Post-harvest decay of plums results in significant economic losses to the stone fruit industry. The most prominent fungal species leading to decay is Botrytis cinerea, Monilinia laxa and Penicillium expansum. No method to monitor and quantify inoculum levels exist. The development and implementation of a tool to detect early infections could greatly assist in decay management. The aim of the project was to detect and quantify the levels of the three most prominent fungal species in blossoms and fruit at harvest, and correlate the levels to decay development after storage

Blossoms were harvested from orchards and processed for qPCR analysis. Fruit were harvested from the same orchards and either processed for qPCR analysis for quantification of fungal DNA, or assessed for visual decay development at end of storage

• B cinerea could be detected by multiplex qPCR assay in all blossoms sampled and in some fruit samples prior to storage. The results were repeatable over the two seasons of the trial.
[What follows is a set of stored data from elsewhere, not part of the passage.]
**config.mk**
```make
export PLATFORM = sky130hd
export DESIGN_NAME = noc_outport_arbiter_flat
export DESIGN_NICKNAME = d
export VERILOG_FILES = /design/src/rtl/noc_outport_arbiter_pkg.sv /design/src/rtl/noc_outport_arbiter_if.sv /design/src/rtl/noc_outport_arbiter_credit_counter.sv /design/src/rtl/noc_outport_arbiter.sv /design/src/flat_wrapper.sv
export SDC_FILE = /design/constraint.sdc
export NUM_CORES = 1
export LEC_CHECK = 0
export CAP_MARGIN = 20
export CORE_MARGIN = 2
export CORE_UTILIZATION = 45
export CTS_BUF_LIST = sky130_fd_sc_hd__clkbuf_8 sky130_fd_sc_hd__clkbuf_16
export CTS_CLUSTER_DIAMETER = 150
export DETAILED_ROUTE_END_ITERATION = 6
export PLACE_DENSITY = 0.74
export SETUP_SLACK_MARGIN = 0.5
export SLEW_MARGIN = 25
export SYNTH_ARGS = -nofsm -noshare
export SYNTH_HDL_FRONTEND = slang
export SYNTH_SLANG_ARGS = --single-unit
```
**constraint.sdc**
```tcl
create_clock -name clk -period 7.5 [get_ports clk]
set_clock_uncertainty 0.05 [all_clocks]
set_input_delay 1.5 -clock clk [delete_from_list [all_inputs] [get_ports clk]]
set_output_delay 1.5 -clock clk [all_outputs]
set_load 0.01 [all_outputs]
```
• laxa could be detected by multiplex qPCR assay in some fruit samples, but not P. expansum.
• A strong correlation was found between cinerea DNA in blossoms and decay development after storage. The decay was, however, described as “brown rot”.
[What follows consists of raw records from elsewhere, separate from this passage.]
### src/rtl/demux_pkg.sv
// demux_pkg: shared types and constants for the demultiplexer_stream block.
//   NUM_CH     - number of output channels
//   CNT_W      - width of the accepted-word counter
//   ch_sel_t   - destination select as carried on the input port
//   ch_idx_t   - channel index used when decoding the select
//   sel_decode - one-hot decode of a channel index
package demux_pkg;

  localparam int NUM_CH = 4;
  localparam int CNT_W  = 8;

  typedef logic [1:0]                  ch_sel_t;
  typedef logic [$clog2(NUM_CH)-1:0]   ch_idx_t;

  function automatic logic [NUM_CH-1:0] sel_decode(input ch_idx_t sel);
    logic [NUM_CH-1:0] onehot;
    onehot      = '0;
    onehot[sel] = 1'b1;
    return onehot;
  endfunction

endpackage

### src/rtl/demux_chan_fifo.sv
// demux_chan_fifo: per-channel synchronous FIFO.
//   clk, rst   - clock, synchronous active-high reset (empties the FIFO)
//   push       - write push_data this cycle (ignored when full)
//   push_data  - word to write
//   pop        - remove the head word this cycle (ignored when empty)
//   head       - current head word (meaningful only when not empty)
//   full       - count == DEPTH
//   empty      - count == 0
//   count      - occupancy, 0..DEPTH
// Storage is not reset; only pointers and occupancy are.
module demux_chan_fifo
  import demux_pkg::*;
#(
  parameter int WIDTH = 4,
  parameter int DEPTH = 2
) (
  input  logic                     clk,
  input  logic                     rst,
  input  logic                     push,
  input  logic [WIDTH-1:0]         push_data,
  input  logic                     pop,
  output logic [WIDTH-1:0]         head,
  output logic                     full,
  output logic                     empty,
  output logic [$clog2(DEPTH):0]   count
);

  localparam int PTR_W = $clog2(DEPTH);
  localparam int CW    = PTR_W + 1;

  logic [WIDTH-1:0] mem [DEPTH];
  logic [PTR_W-1:0] wr_ptr;
  logic [PTR_W-1:0] rd_ptr;
  logic             do_push;
  logic             do_pop;

  assign full    = (count == CW'(DEPTH));
  assign empty   = (count == '0);
  assign do_push = push && !full;
  assign do_pop  = pop && !empty;
  assign head    = mem[rd_ptr];

  // DEPTH is a power of two, so pointers wrap naturally.
  always_ff @(posedge clk) begin
    if (rst) begin
      wr_ptr <= '0;
      rd_ptr <= '0;
      count  <= '0;
    end else begin
      if (do_push) wr_ptr <= wr_ptr + 1'b1;
      if (do_pop)  rd_ptr <= rd_ptr + 1'b1;
      case ({do_push, do_pop})
        2'b10:   count <= count + 1'b1;
        2'b01:   count <= count - 1'b1;
        default: count <= count;
      endcase
    end
  end

  always_ff @(posedge clk) begin
    if (do_push) mem[wr_ptr] <= push_data;
  end

endmodule

### src/rtl/demultiplexer_stream.sv
// demultiplexer_stream: registered 1-to-4 stream demultiplexer.
//   clk, rst          - clock, synchronous active-high reset
//   in_data, in_sel   - word and destination channel (00->ch1 .. 11->ch4)
//   in_valid/in_ready - input handshake; in_ready depends only on in_sel
//                       and registered occupancy
//   output1..output4  - channel head words; hold last delivered word when empty
//   out_valid[k]      - channel k+1 has a word
//   out_ready[k]      - consumer takes channel k+1 head word
//   xfer_cnt          - accepted words, modulo 256
module demultiplexer_stream
  import demux_pkg::*;
#(
  parameter int WIDTH = 4,
  parameter int DEPTH = 2
) (
  input  logic               clk,
  input  logic               rst,
  input  logic [WIDTH-1:0]   in_data,
  input  logic [1:0]         in_sel,
  input  logic               in_valid,
  output logic               in_ready,
  output logic [WIDTH-1:0]   output1,
  output logic [WIDTH-1:0]   output2,
  output logic [WIDTH-1:0]   output3,
  output logic [WIDTH-1:0]   output4,
  output logic [3:0]         out_valid,
  input  logic [3:0]         out_ready,
  output logic [7:0]         xfer_cnt
);

  localparam int CW = $clog2(DEPTH) + 1;

  ch_idx_t           sel_idx;
  logic              accept;
  logic [NUM_CH-1:0] push;
  logic [NUM_CH-1:0] pop;
  logic [NUM_CH-1:0] full;
  logic [NUM_CH-1:0] empty;
  logic [WIDTH-1:0]  head     [NUM_CH];
  logic [WIDTH-1:0]  hold     [NUM_CH];
  logic [WIDTH-1:0]  out_data [NUM_CH];
  logic [CW-1:0]     count    [NUM_CH];

  assign sel_idx  = ch_idx_t'(in_sel);
  // A full channel refuses even if it pops this cycle; keeps in_ready off out_ready.
  assign in_ready = !rst && !full[sel_idx];
  assign accept   = in_valid && in_ready;
  assign push     = sel_decode(sel_idx) & {NUM_CH{accept}};

  for (genvar k = 0; k < NUM_CH; k++) begin : g_ch
    assign out_valid[k] = (count[k] != '0);
    assign pop[k]       = out_valid[k] && out_ready[k];
    // Empty channel shows the last word it delivered.
    assign out_data[k]  = empty[k] ? hold[k] : head[k];

    demux_chan_fifo #(
      .WIDTH (WIDTH),
      .DEPTH (DEPTH)
    ) u_fifo (
      .clk       (clk),
      .rst       (rst),
      .push      (push[k]),
      .push_data (in_data),
      .pop       (pop[k]),
      .head      (head[k]),
      .full      (full[k]),
      .empty     (empty[k]),
      .count     (count[k])
    );
  end

  assign output1 = out_data[0];
  assign output2 = out_data[1];
  assign output3 = out_data[2];
  assign output4 = out_data[3];

  always_ff @(posedge clk) begin
    if (rst) begin
      for (int k = 0; k < NUM_CH; k++) hold[k] <= '0;
    end else begin
      for (int k = 0; k < NUM_CH; k++) begin
        if (pop[k]) hold[k] <= head[k];
      end
    end
  end

  always_ff @(posedge clk) begin
    if (rst)         xfer_cnt <= '0;
    else if (accept) xfer_cnt <= xfer_cnt + 1'b1;
  end

endmodule

### config.mk
export PLATFORM = sky130hd
export DESIGN_NAME = demultiplexer_stream
export DESIGN_NICKNAME = d
export VERILOG_FILES = /design/src/rtl/demux_pkg.sv /design/src/rtl/demux_chan_fifo.sv /design/src/rtl/demultiplexer_stream.sv
export SDC_FILE = /design/constraint.sdc
export NUM_CORES = 1
export LEC_CHECK = 0
export CAP_MARGIN = 20
export CORE_MARGIN = 1.5
export CORE_UTILIZATION = 55
export CTS_CLUSTER_DIAMETER = 200
export CTS_CLUSTER_SIZE = 12
export DETAILED_ROUTE_END_ITERATION = 12
export PLACE_DENSITY_LB_ADDON = 0.15
export SETUP_SLACK_MARGIN = 0.02
export SYNTH_ARGS = -nofsm -noshare
export SYNTH_HDL_FRONTEND = slang
export SYNTH_HIERARCHICAL = 1
export SYNTH_SLANG_ARGS = --single-unit
### constraint.sdc
create_clock -name clk -period 2.6 [get_ports clk]
set_clock_uncertainty 0.1 [all_clocks]
set_input_delay 0.26 -clock clk [delete_from_list [all_inputs] [get_ports clk]]
set_output_delay 0.26 -clock clk [all_outputs]
set_load 0.02 [all_outputs]
==> out/results.txt, run 1 <==
root cell of the clock tree -> sky130_fd_sc_hd__clkbuf_8
Critical Path End -> output3[3]
endpoints failing hold -> 0
number of nets produced by synthesis -> 291
reg2reg start -> g_ch[3].u_fifo/count[0]
Overall Global Routing Usage -> 20.8%
simple-gate area share of the yosys netlist -> 14.5%
XOR/XNOR Fraction of Synth Area -> 3.41%
Final Wtd Congestion -> 0.717
nets@finish -> 345
router iterations before antenna repair -> 4
flops & latches, synth -> 76
start point of the critical path -> g_ch[2].u_fifo/count[0]
proportion of netlist area held by the largest area contributor -> 43.1%
Iteration-0 DRC Markers -> 103
number of buffers created by CTS -> 9
post-cts resize count -> 1
vias after detailed routing -> 2194
predominant post-synthesis flop cell -> sky130_fd_sc_hd__edfxtp_1
number of global-route vias before repair -> 2142
reg-to-reg endpoint -> g_ch[3].u_fifo/count[1]
slack of the worst reg-to-reg path -> 290 ps
Worst-Margin Slew -> 374 ps
compound-gate portion of the synthesized area -> 6.14%
hold-fix buffers at CTS -> 0
detailed-route DRC error count -> 0
sum of negative setup slack -> 0 ps
Syn Inst Count -> 273
starting density of the core -> 56.8%
first-pass GRT wire length -> 9.98 mm
filler cell count -> 471
Placed Area -> 3870 um2
Slew Viols, Final -> 0
drt total wl -> 6.09 mm
TritonCTS clock tree -> built
post-synthesis instance area -> 3340 um2
CTS Sinks -> 76
Die Width -> 80.9 um
mux share of post-synthesis cell area -> 11.8%
antenna violations before repair -> 0
Post-Synthesis Mean Instance Area -> 12.2 um2
type of the tightest min-delay check -> reg -> reg
Layout Area Growth over Synthesis -> 22.4%
maxcap violations -> 0
Critical Setup Path Class -> reg -> out
RSZ-0062 raised after global routing -> no
part of the cycle the worst path needs -> 89.7%
adder and majority gate portion of the synthesized area -> 1.87%
Critical Path Start Type -> register
pin count of the biggest net entering global routing -> 28
Top-Level Pins -> 42
critical path capture point type -> output pin
largest driver fanout on the critical path -> 6
required arrival time at the worst endpoint -> 2240 ps
worst-case clock buffer depth -> 2
dominant combinational cell family by area after synthesis -> simple AND/OR/NAND/NOR gates
biggest area consumer among synthesized cells -> sky130_fd_sc_hd__edfxtp_1
grt ovf -> 0
top cells by area, synth -> sky130_fd_sc_hd__edfxtp_1, sky130_fd_sc_hd__dfxtp_1, sky130_fd_sc_hd__mux2_2
final cell area excluding filler cells -> 4090 um2
Antenna Cells -> 0
depth of the CTS H-tree -> 3
status -> completed
Worst Path Arrival -> 1970 ps
Min Clock Period, post-route -> 2330 ps
core area -> 5890 um2
number of synthesized flops with an enable pin -> 48
final count of negative-setup-slack endpoints -> 0
static power due to leakage -> 1.55 nW
die outline area -> 6550 um2
Die Y-Extent -> 80.9 um
worst slew margin relative to its limit -> 75.0%
yosys synthesis warning count -> 6
count of input and output buffers -> 41
clock insertion delay at the later pin of the skew report -> 340 ps
register clock-pin slew on the reported worst setup and hold paths -> 70 ps
post-DP HPWL -> 4.39 mm
distinct cell type count after synthesis -> 33
Async SR Flop Fraction -> 0%
Post CTS Setup Buffer Count -> 0
IR Drop Worst-Case VDD -> 0.000362 V
layout cells sized above 1 -> 20.2%
routed via count divided by cell count -> 5.39
count of antenna-violating nets left after detailed routing -> 0
Highest Clock Rate -> 429 MHz
routed length per instance -> 15.0 um
share of synthesized area occupied by flip-flops and latches -> 59.9%
final worst hold slack -> 390 ps
power density of the placed cells -> 615 nW/um2
number of cells traversed by the worst register-to-register path -> 8
row cnt -> 28
total chip power -> 0.00252 W
==> layer usage <==
metal  vias to the layer above  GRT usage (%)  part of all wire [%]
met4                         0           7.76                   1.4
met3                         9           5.62                   3.5
met5                         -              0                     0
li1                       1088              -                     -
met2                        40           34.8                    51
met1                      1057           25.7                    45
==> logic make-up after synthesis <==
| kind of cell | after synthesis |
|---|---|
| AND/OR/NAND/NOR | 89 |
| AO/OA/AOI/OAI | 34 |
| multiplexers | 35 |
| adder cells (fa/ha/maj) | 5 |
| flip-flops | 76 |
| XOR/XNOR | 13 |
| buffers and inverters | 21 |
==> synthesized netlist by cell type (all sizes together), types with 4 or more instances <==
cell and n:
a21oi 13, and2 16, and3 6, dfxtp 28, edfxtp 48, ha 5, inv 19, mux2 32
nand2 14, nand2b 4, nor2 23, o21a 4, o21ai 11, or2 5, or3 11, xnor2 8
xor2 5
==> layout make-up <==
class / count / area [um2] / area share [%]
flip-flops and latches: 76 / 2000 / 48.9
multi-input cells: 176 / 1260 / 30.8
repair buffers: 45 / 439 / 10.7
clock buffers: 11 / 151 / 3.70
well taps: 75 / 93.8 / 2.29
clock inverters: 5 / 73.8 / 1.80
inverters: 19 / 71.3 / 1.74
==> critical path: stages, from the launching register on <==
cell and delay (ps):
sky130_fd_sc_hd__dfxtp_1 370, sky130_fd_sc_hd__nor2_1 320, sky130_fd_sc_hd__mux2_2 390, sky130_fd_sc_hd__clkdlybuf4s50_1 550
==> stage by stage <==
step           utilization, %  cells  worst slack [ps]
3_3_place_gp             65.7    391              90.9
2_1_floorplan               -    273               590
6_report                 69.5    407               267
4_1_cts                  69.5    407               236
3_5_place_dp             65.7    391              11.8
5_1_grt                  69.5    407              61.3
==> sequential cells by signal, summed over array words and instances, names as in the netlist, named ones only <==
register,flops
g_ch.u_fifo/count,8
g_ch.u_fifo/mem,32
g_ch.u_fifo/rd_ptr,4
g_ch.u_fifo/wr_ptr,4
hold,16
xfer_cnt,8
==> layout by cell type, fill, tap and decap left out <==
master | synthesis | routed
sky130_fd_sc_hd__and2_1 | 16 | 16
sky130_fd_sc_hd__inv_1 | 15 | 15
sky130_fd_sc_hd__inv_2 | 4 | 4
sky130_fd_sc_hd__a22oi_2 | 1 | 1
sky130_fd_sc_hd__mux2_2 | 32 | 32
sky130_fd_sc_hd__nand3_1 | 3 | 3
sky130_fd_sc_hd__nor3b_1 | 1 | 1
sky130_fd_sc_hd__xnor2_1 | 8 | 8
sky130_fd_sc_hd__clkinv_2 | 0 | 2
sky130_fd_sc_hd__nor3b_2 | 1 | 1
sky130_fd_sc_hd__clkbuf_8 | 0 | 11
sky130_fd_sc_hd__nand2_1 | 14 | 14
sky130_fd_sc_hd__or2b_1 | 1 | 1
sky130_fd_sc_hd__xor2_1 | 5 | 5
sky130_fd_sc_hd__mux2i_1 | 2 | 2
sky130_fd_sc_hd__and3_1 | 6 | 6
sky130_fd_sc_hd__buf_4 | 0 | 4
sky130_fd_sc_hd__o41ai_1 | 2 | 2
sky130_fd_sc_hd__o311ai_0 | 2 | 2
sky130_fd_sc_hd__ha_1 | 5 | 5
sky130_fd_sc_hd__a21oi_1 | 13 | 13
sky130_fd_sc_hd__bufinv_16 | 0 | 2
sky130_fd_sc_hd__and3b_1 | 1 | 1
sky130_fd_sc_hd__or2_2 | 5 | 5
sky130_fd_sc_hd__nor2_1 | 23 | 23
sky130_fd_sc_hd__o21a_1 | 4 | 4
sky130_fd_sc_hd__o31ai_1 | 1 | 1
sky130_fd_sc_hd__edfxtp_1 | 48 | 48
sky130_fd_sc_hd__clkdlybuf4s50_1 | 0 | 40
sky130_fd_sc_hd__clkinv_1 | 0 | 1
sky130_fd_sc_hd__nand4_1 | 2 | 2
sky130_fd_sc_hd__o21ai_0 | 11 | 11
sky130_fd_sc_hd__mux2i_2 | 1 | 1
sky130_fd_sc_hd__or4_1 | 1 | 1
sky130_fd_sc_hd__or3_1 | 11 | 11
sky130_fd_sc_hd__dlygate4sd2_1 | 0 | 1
sky130_fd_sc_hd__nand2b_2 | 4 | 4
sky130_fd_sc_hd__dfxtp_1 | 28 | 28
==> worst min-delay path by stage <==
stage	slack [ps]	cells past startpoint	end	start
floorplan	230	1	g_ch[0].u_fifo/count[1]	rst
global placement	360	2	g_ch[0].u_fifo/wr_ptr	g_ch[0].u_fifo/wr_ptr
detailed placement	380	2	xfer_cnt[7]	xfer_cnt[7]
CTS	390	2	xfer_cnt[7]	xfer_cnt[7]
global route	410	2	xfer_cnt[7]	xfer_cnt[7]
finish	390	2	xfer_cnt[7]	xfer_cnt[7]
==> power by group <==
| group | switching, W | leakage (nW) | total (W) | internal, W |
|---|---|---|---|---|
| combinational | 0.000105 | 0.757 | 0.000203 | 0.0000986 |
| sequential | 0.0000147 | 0.681 | 0.00132 | 0.00131 |
| clock | 0.000403 | 0.117 | 0.000990 | 0.000587 |
Power figures use the tool's default switching activity.
==> run 2: changes to the inputs <==
==> constraint.sdc (replaced) <==
create_clock -name clk -period 2.41 [get_ports clk]
set_clock_uncertainty 0.1 [all_clocks]
set_input_delay 0.241 -clock clk [delete_from_list [all_inputs] [get_ports clk]]
set_output_delay 0.241 -clock clk [all_outputs]
set_load 0.02 [all_outputs]
==> run 2 against run 1 <==
  * Utilization is 0.77 points higher
  * Final cell count is 2.2% higher
  * Critical endpoint unchanged
  * Worst setup slack worse by 150 ps
  * Global-route usage is 0.70 points higher
  * Die area stayed put
  * Via count is 1.0% higher
  * Register-to-register slack worse by 140 ps
  * Sequential power is 8% higher
==> out/results.txt, run 2 (synthesized netlist as in run 1, its figures left out) <==
type of the tightest min-delay check -> reg -> reg
filler cell count -> 438
P_sw -> 0.000560 W
Placed Area -> 3930 um2
critical path capture point type -> output pin
Post CTS Setup Buffer Count -> 0
relative contribution of sequential cells to total power -> 55.3%
layout cells sized above 1 -> 22.9%
Overall Global Routing Usage -> 21.5%
depth of the CTS H-tree -> 3
register clock-pin slew on the reported worst setup and hold paths -> 70 ps
Layout Cells excl Fill -> 416
commonest cells after routing, fill and taps aside -> sky130_fd_sc_hd__edfxtp_1, sky130_fd_sc_hd__clkdlybuf4s50_1, sky130_fd_sc_hd__mux2_2
Antenna Cells -> 0
grt ovf -> 0
Final Wtd Congestion -> 0.736
detailed-route DRC error count -> 0
design internal power -> 0.00202 W
IR Drop Worst-Case VDD -> 0.000326 V
Gate power share -> 8.9%
clock insertion delay at the later pin of the skew report -> 340 ps
static power due to leakage -> 1.58 nW
reg2reg start -> g_ch[3].u_fifo/count[0]
worst slew margin relative to its limit -> 74.7%
number of cells traversed by the worst register-to-register path -> 8
reg-to-reg endpoint -> g_ch[3].u_fifo/count[1]
core area -> 5890 um2
pin count of the biggest net entering global routing -> 34
Top Layer Used -> met4
endpoints failing hold -> 0
hold worst-path end -> g_ch[3].u_fifo/wr_ptr
maxcap violations -> 0
flip-flop count of the largest register after layout -> 32
final count of negative-setup-slack endpoints -> 0
drt total wl -> 6.36 mm
part of the cycle the worst path needs -> 95.3%
required arrival time at the worst endpoint -> 2070 ps
most common cell after layout, fill and taps aside -> sky130_fd_sc_hd__edfxtp_1
Layout Area Growth over Synthesis -> 23.8%
power density of the placed cells -> 623 nW/um2
Critical Setup Path Class -> reg -> out
count of antenna-violating nets left after detailed routing -> 0
row cnt -> 28
Hold Crit Start -> g_ch[3].u_fifo/wr_ptr
starting density of the core -> 56.8%
Min Clock Period, post-route -> 2300 ps
power share of the clock group -> 35.8%
Critical Path Start Type -> register
WL met1 -> 2.84 mm
post-DP HPWL -> 4.53 mm
total chip power -> 0.00258 W
first-pass GRT wire length -> 10.3 mm
Switching Share -> 21.7%
routed length per instance -> 15.3 um
number of global-route vias before repair -> 2177
hold-fix buffers at CTS -> 0
RSZ-0062 raised after global routing -> no
sum of negative setup slack -> 0 ps
detailed route wirelength on metal3 -> 205 um
biggest registers after layout -> g_ch.u_fifo/mem (32), hold (16)
CTS Sinks -> 76
antenna violations before repair -> 0
Iteration-0 DRC Markers -> 114
Worst-Margin Slew -> 378 ps
routed via count divided by cell count -> 5.33
largest driver fanout on the critical path -> 4
Placed Instances -> 400
slack of the worst reg-to-reg path -> 150 ps
router iterations before antenna repair -> 4
vias after detailed routing -> 2216
final cell area excluding filler cells -> 4140 um2
Die Y-Extent -> 80.9 um
nets@finish -> 354
count of input and output buffers -> 41
TritonCTS clock tree -> built
root cell of the clock tree -> sky130_fd_sc_hd__clkbuf_8
register with the highest flop count -> g_ch.u_fifo/mem
die outline area -> 6550 um2
Top-Level Pins -> 42
Worst Path Arrival -> 1960 ps
worst-case clock buffer depth -> 2
Die Width -> 80.9 um
number of buffers created by CTS -> 9
Slew Viols, Final -> 0
status -> completed
Highest Clock Rate -> 435 MHz
total met2 wirelength after detailed routing -> 3.29 mm
hold-critical path depth -> 2
run 2: final cells by class:
| cell class | count | area [um2] | share of cell area, % |
|---|---|---|---|
| tap | 75 | 93.8 | 2.27 |
| clock inverter | 1 | 5.00 | 0.121 |
| inverter | 19 | 71.3 | 1.72 |
| timing repair buffer | 54 | 507 | 12.3 |
| multi-input combinational | 176 | 1270 | 30.7 |
| clock buffer | 15 | 188 | 4.54 |
| sequential | 76 | 2000 | 48.4 |
run 2: per-layer routing:
metal  vias to the layer above  global-route usage (%)
met5                         -                       0
met4                         0                    7.41
met3                         2                    4.38
met2                        39                    37.8
met1                      1070                    26.1
li1                       1105                       -
run 2: how the worst max path moves through the flow:
stage	from	end	slack, ps	depth (start not counted)
2_1_floorplan	g_ch[3].u_fifo/count[0]	g_ch[1].u_fifo/count[1]	400	9
3_3_place_gp	in_sel[1]	g_ch[1].u_fifo/count[1]	50	8
3_5_place_dp	in_sel[1]	g_ch[3].u_fifo/count[1]	-10	7
4_1_cts	g_ch[0].u_fifo/count[0]	output1[0]	50	4
5_1_grt	g_ch[3].u_fifo/count[0]	g_ch[3].u_fifo/count[1]	20	8
6_report	register	output3[3]	110	3
run 2: critical path: stages (launching register included):
cell and delay, ps:
sky130_fd_sc_hd__dfxtp_1 410, sky130_fd_sc_hd__mux2_2 380, sky130_fd_sc_hd__mux2_2 270, sky130_fd_sc_hd__clkdlybuf4s50_1 550
run 2: metrics by stage:
stage	hold slack [ps]	util [%]	setup slack (ps)
2_1_floorplan	210	-	400
3_3_place_gp	365	66.8	54.4
3_5_place_dp	379	66.8	-14.1
4_1_cts	393	70.2	45.8
5_1_grt	411	70.3	21.4
6_report	394	70.3	113
run 2: what timing repair did:
item	4_1_cts	5_1_grt
gates resized for setup	3	2
setup endpoints to repair	6	5
pin swaps	0	0
run 2: power by group through the flow:
stage,Combinational (W),Sequential (W),Clock (W)
final,0.000228,0.00143,0.000922
after global routing,0.000247,0.00143,0.000983
after CTS,0.000230,0.00143,0.000941
after detailed placement,0.000228,0.00145,0
after global placement,0.000224,0.00145,0
after floorplan,0.000113,0.00145,0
• The correlation between cinerea in blossoms and overall decay at the end of storage was not observed in the second season of this trial.

A relatively high correlation was observed between B. cinerea DNA content in blossoms and total decay at the end of storage (R²= 0.75) during the first season of this project. The majority of the decay observed in the fruit was characterised as “brown rot”, caused by M. laxa. M. laxa DNA was not detectable in blossoms, but was detectable in low levels in fruit prior to storage. It needs to be noted that decay development during storage was extremely slow, requiring an extended storage period of almost 60 days before adequate decay was observed. This correlation was not observed in the second season of the study.